▶ **TASK DETAILS**
From the records below, output exactly the lines running from the line containing "124 | 124 |" through the line containing "after global routing: u_core.hold_full$_SDFFE_PP0P_", and no others.

(Stored items)
Start of Block

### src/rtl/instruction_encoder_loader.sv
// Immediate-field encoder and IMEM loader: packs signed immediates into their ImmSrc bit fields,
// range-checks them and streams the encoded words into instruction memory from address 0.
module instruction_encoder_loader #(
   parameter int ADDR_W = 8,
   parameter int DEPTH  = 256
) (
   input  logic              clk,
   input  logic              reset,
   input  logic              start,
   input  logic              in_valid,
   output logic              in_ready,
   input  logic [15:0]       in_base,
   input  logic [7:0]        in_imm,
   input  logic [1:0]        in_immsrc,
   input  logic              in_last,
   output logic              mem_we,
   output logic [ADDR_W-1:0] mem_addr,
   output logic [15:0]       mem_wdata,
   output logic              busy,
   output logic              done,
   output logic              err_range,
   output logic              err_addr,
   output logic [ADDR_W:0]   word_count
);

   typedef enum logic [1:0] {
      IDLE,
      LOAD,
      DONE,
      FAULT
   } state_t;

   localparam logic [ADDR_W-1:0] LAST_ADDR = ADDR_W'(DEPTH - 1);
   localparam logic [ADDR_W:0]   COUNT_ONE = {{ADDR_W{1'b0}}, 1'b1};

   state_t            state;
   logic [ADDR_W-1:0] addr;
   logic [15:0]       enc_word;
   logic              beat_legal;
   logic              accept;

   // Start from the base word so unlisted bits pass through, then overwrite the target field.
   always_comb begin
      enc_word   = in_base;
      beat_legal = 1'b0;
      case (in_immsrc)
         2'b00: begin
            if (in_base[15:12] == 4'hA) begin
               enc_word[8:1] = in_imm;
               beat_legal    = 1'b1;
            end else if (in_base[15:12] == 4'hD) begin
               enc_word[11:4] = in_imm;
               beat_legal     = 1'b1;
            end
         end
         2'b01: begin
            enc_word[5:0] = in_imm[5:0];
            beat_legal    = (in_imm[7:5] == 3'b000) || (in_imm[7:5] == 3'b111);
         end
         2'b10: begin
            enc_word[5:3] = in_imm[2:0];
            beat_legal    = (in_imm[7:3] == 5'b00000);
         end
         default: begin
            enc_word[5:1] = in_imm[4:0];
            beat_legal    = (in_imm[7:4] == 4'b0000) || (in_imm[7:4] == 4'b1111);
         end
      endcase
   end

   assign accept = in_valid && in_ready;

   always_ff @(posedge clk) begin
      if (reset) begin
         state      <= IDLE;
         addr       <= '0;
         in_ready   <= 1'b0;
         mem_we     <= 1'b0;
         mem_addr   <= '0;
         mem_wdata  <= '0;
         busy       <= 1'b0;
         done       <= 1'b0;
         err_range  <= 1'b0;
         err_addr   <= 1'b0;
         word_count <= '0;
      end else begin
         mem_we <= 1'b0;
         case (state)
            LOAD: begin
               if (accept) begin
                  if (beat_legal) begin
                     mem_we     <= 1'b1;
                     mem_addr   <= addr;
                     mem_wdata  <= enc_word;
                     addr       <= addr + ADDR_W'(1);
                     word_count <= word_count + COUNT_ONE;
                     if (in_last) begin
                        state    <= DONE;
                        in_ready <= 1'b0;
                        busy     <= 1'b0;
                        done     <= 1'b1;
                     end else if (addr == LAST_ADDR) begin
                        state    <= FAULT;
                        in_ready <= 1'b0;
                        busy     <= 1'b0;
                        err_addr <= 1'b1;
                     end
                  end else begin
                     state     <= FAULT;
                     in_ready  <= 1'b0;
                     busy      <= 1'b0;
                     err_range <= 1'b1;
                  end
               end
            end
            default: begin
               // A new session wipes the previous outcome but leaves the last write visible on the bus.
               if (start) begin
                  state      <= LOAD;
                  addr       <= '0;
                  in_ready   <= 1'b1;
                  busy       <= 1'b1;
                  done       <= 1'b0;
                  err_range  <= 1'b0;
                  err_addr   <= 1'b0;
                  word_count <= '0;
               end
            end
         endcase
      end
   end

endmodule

End of Block
Start of Block

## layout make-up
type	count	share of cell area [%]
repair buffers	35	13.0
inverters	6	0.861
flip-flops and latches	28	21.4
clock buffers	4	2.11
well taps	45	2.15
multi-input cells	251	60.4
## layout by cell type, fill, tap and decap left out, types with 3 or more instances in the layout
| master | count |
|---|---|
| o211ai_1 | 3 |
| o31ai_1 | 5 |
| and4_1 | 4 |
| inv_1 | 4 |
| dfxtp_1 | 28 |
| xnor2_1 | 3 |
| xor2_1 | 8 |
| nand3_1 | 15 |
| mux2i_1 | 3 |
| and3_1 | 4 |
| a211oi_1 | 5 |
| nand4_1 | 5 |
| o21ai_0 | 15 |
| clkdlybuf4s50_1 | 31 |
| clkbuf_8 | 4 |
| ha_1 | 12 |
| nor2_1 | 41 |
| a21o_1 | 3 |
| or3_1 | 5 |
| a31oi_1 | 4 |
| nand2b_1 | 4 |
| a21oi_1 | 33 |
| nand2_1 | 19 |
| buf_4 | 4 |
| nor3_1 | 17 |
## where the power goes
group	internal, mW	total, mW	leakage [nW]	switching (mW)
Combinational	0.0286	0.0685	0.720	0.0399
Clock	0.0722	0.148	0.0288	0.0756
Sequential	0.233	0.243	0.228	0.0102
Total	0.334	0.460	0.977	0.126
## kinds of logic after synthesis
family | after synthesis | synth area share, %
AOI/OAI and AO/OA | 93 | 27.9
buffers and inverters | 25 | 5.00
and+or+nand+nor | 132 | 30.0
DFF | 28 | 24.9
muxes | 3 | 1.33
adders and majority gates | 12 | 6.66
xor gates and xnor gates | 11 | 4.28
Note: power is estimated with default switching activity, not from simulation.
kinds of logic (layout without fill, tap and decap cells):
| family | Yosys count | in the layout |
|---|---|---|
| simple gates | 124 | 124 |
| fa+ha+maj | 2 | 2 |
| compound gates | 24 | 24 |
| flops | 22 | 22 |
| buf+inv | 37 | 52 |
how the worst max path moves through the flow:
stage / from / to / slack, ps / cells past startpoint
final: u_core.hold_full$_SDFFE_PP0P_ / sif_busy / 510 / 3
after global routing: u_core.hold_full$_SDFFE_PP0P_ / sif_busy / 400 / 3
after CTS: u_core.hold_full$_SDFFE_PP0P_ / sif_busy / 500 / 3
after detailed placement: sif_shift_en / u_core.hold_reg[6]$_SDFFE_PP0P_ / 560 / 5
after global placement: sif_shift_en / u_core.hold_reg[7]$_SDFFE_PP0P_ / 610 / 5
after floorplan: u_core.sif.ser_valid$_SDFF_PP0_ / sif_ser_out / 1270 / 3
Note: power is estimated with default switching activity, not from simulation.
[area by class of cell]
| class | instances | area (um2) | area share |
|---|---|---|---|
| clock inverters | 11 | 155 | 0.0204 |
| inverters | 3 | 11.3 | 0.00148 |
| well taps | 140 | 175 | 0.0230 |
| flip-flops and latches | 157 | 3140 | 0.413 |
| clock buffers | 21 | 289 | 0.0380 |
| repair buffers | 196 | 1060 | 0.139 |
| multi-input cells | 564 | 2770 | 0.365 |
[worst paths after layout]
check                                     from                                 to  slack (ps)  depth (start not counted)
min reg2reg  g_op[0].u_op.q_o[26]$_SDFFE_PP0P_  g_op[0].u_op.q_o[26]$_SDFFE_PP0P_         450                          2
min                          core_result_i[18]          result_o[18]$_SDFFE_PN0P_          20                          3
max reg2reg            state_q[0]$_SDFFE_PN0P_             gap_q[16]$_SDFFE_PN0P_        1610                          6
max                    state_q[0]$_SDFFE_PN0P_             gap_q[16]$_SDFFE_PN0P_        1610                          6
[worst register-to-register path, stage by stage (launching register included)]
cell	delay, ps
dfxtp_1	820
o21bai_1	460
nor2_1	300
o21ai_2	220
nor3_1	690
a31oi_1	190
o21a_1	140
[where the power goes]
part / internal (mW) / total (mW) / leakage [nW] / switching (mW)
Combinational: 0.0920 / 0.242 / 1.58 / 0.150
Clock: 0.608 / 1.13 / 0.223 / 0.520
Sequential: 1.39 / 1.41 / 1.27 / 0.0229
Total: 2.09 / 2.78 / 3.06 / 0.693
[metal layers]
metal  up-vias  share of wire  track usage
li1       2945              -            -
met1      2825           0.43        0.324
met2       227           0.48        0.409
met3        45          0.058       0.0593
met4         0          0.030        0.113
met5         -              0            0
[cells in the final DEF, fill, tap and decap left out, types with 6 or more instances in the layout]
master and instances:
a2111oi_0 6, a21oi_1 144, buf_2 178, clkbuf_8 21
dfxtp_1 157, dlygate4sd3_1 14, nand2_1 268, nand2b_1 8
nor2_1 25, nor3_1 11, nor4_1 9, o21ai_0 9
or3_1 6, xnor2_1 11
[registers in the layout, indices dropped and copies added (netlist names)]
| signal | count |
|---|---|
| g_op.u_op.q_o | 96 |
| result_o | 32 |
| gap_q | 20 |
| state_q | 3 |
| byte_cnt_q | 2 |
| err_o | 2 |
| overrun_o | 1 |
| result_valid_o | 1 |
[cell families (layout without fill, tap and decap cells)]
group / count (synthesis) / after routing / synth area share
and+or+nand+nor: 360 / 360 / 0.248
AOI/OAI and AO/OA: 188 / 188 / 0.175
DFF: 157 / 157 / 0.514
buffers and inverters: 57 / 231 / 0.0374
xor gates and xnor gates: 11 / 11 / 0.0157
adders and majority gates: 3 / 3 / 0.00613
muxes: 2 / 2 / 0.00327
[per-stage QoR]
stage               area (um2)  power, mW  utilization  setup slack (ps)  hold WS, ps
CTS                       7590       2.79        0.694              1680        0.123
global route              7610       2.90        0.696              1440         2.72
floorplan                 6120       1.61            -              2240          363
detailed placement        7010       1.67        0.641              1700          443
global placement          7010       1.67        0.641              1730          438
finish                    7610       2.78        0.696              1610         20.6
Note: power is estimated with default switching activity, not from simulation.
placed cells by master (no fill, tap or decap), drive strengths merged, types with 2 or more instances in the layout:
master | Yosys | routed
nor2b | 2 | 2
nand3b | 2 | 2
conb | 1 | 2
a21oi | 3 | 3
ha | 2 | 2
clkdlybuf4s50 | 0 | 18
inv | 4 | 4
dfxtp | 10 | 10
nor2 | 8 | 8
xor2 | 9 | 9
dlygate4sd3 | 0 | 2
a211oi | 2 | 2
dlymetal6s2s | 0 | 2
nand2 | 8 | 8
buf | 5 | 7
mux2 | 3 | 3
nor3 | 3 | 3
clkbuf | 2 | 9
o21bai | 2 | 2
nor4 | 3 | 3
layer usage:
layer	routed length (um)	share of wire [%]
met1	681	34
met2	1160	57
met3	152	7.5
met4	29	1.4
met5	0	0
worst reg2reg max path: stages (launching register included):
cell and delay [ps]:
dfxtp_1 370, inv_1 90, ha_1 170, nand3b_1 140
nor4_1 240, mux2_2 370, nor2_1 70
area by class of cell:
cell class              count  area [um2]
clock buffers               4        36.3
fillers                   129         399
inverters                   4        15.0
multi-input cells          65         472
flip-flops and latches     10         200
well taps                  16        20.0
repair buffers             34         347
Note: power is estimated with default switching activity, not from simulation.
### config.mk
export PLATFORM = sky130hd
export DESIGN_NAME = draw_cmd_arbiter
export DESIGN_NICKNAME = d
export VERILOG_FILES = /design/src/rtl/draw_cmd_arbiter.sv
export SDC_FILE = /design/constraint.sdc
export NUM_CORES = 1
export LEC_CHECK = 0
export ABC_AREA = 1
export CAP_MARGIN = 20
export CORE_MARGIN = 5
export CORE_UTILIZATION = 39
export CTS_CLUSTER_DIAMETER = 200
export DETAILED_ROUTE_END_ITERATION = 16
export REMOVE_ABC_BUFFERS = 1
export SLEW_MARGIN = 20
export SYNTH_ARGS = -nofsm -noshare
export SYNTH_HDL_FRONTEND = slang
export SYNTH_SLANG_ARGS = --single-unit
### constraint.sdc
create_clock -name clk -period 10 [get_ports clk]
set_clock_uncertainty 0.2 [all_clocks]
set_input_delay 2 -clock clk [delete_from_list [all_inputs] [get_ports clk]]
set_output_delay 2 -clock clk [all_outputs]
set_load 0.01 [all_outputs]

End of Block

▶ **RESPONSE AREA**
| simple gates | 124 | 124 |
| fa+ha+maj | 2 | 2 |
| compound gates | 24 | 24 |
| flops | 22 | 22 |
| buf+inv | 37 | 52 |
how the worst max path moves through the flow:
stage / from / to / slack, ps / cells past startpoint
final: u_core.hold_full$_SDFFE_PP0P_ / sif_busy / 510 / 3
after global routing: u_core.hold_full$_SDFFE_PP0P_ / sif_busy / 400 / 3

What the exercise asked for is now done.